Warpalawa(s) (possibly Warpalawa II) was a late 8th century BC (ca 730-710 BC?) Late Hittite (or Neo-Hittite) king of Tabal in south-central Anatolia (modern Turkey). The political center of this Early Iron Age regional state was probably Tuwana (or Tuwana or Tuhana/ later Roman Tyana).

Warpalawas, king of Tyana, prays in front of divine symbols. Detail of a stele from Bor. 8th century BC. Museum of the Ancient Orient, Istanbul
İvriz relief - Teshub (on the left) and Warpalawas

Warpalawa is first attested among the five regional rulers who paid tribute to Tiglath-pileser III (745-727 BC).

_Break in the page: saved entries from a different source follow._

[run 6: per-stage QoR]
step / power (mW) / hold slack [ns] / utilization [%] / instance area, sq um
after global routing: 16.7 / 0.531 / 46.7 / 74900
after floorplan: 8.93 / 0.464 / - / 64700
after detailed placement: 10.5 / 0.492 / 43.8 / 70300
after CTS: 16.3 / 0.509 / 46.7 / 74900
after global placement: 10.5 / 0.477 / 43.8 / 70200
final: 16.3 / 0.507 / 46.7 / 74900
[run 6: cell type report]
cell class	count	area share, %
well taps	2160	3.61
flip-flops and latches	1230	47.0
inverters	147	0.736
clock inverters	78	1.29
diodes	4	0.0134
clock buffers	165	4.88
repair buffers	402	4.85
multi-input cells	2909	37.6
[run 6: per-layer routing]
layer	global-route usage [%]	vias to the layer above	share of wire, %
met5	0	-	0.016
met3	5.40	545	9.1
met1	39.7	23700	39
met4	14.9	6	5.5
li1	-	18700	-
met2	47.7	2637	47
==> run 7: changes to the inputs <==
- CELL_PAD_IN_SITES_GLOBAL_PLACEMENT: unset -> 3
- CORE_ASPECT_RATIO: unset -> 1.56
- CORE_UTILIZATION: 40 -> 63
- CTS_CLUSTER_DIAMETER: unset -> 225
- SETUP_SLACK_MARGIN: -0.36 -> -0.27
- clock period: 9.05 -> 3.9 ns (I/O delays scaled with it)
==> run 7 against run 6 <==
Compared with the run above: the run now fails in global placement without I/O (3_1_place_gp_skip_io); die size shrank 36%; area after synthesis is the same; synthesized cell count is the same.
== v57 ==
// convolver
module convolver #(
    parameter N = 16,   
    parameter Q = 12,   
    parameter n = 416,  
    parameter k = 3,    
    parameter s = 1,    
    parameter NUM_MAC = 8  
)(
    input wire clk,
    input wire rst,
    input wire en,
    input wire [N-1:0] activation_in,
    input wire [(k*k*N)-1:0] weight, 
    input wire [N-1:0] batch_gamma,  
    input wire [N-1:0] batch_beta,   
    output wire [N-1:0] conv_out
);
Size: roughly 26000 cells after synthesis, ~6700 flip-flops, about 210 I/O pins.
make LEC_CHECK=0 CAP_MARGIN=20 CORE_MARGIN=2 CORE_UTILIZATION=72 CTS_CLUSTER_SIZE=10 PLACE_DENSITY=0.6 SETUP_SLACK_MARGIN=2.8 SLEW_MARGIN=20 finish   # period 11.5 ns
run.sh (not shown) runs the stock make flow with config.mk's settings and CLKGATE_MAP_FILE=.
Completing all stages was not enough for v57: its layout failed the final checks because of negative setup slack.
> inputs changed (v57 -> v7)
Settings: clearing CTS_CLUSTER_SIZE, which used to be 10; swapping 72 for 45 in CORE_UTILIZATION; clearing SETUP_SLACK_MARGIN, which used to be 2.8; swapping 11.5 for 26.0 in the clock period (ns, I/O delays scaled along).
- Of v57 and v7, just one finished clean: v7.
- Delta (v7 minus v57): proportion of cell area occupied by multi-input gates decreased by 0.38 points relative to the old numbers, data required time of the critical path increased by 11600 ps relative to the old numbers, floorplan die height increased by 26% relative to the old numbers.
- The met2 layer usage reported by global route reported for v7 is smaller than that of v57 by 15 points.
- Re synthesized chip area reported by yosys: no difference whatsoever between v7 and v57.
- Met3 track utilization from global routing: v7 < v57
- Cmp v57 and v7 / share of final layout cell area taken by non-clock buffers / lower: v7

Among other commemorative monuments, Warpalawas most notably commissioned the carving of the İvriz relief, a rock relief at the site of Ivriz near a spring, south of Tuwanuwa in the province of Konya. In the relief, he is depicted with the storm-god Tarhunzas. His attire in the relief is seen as an evidence for his kingdom's close affinity with the Phrygians. The relief is accompanied with a hieroglyphic Luwian inscription. The Tabalian king Urballa, mentioned in the Assyrian texts at the time of Tiglath-pileser III and Sargon II probably is Warpalawas.

Some scholars assume that Warpalawa was a subordinate of Wasusarma.[1][2] This assumption was being made based on the fact that Wasusarma assumed the title ‘‘Great King’’.

Some scholars believe that there was a small dynasty of Warpalawa's, with Warpalawa I ruling early in the 8th century before Warpalawa II.


  1. ^ Woudhuizen, F. C. 2007: Great King Wasusarma’s victory memorial at Topada, Ancient West and East 6, 23–41
  2. ^ Weippert, M. 1973: Menahem von Israel und seine Zeitgenossen in einer Stelinschrift des assyrischen Königs Tiglathpileser III. aus dem Iran, Zeitschrift der Deutschen Palästina-Vereins 89, 26–53.


  • Melchert, H C. (ed.); 2003. The Luwians. (Leiden: Brill Publishers). ISBN 90-474-0214-6 (ebook) ISBN 90-04-13009-8 (print)
  • Hawkins, J. David; 1999. The Corpus of Hieroglyphic Luwian Inscriptions. Berlin: Walter de Gruyter. ISBN 3-11-014870-6.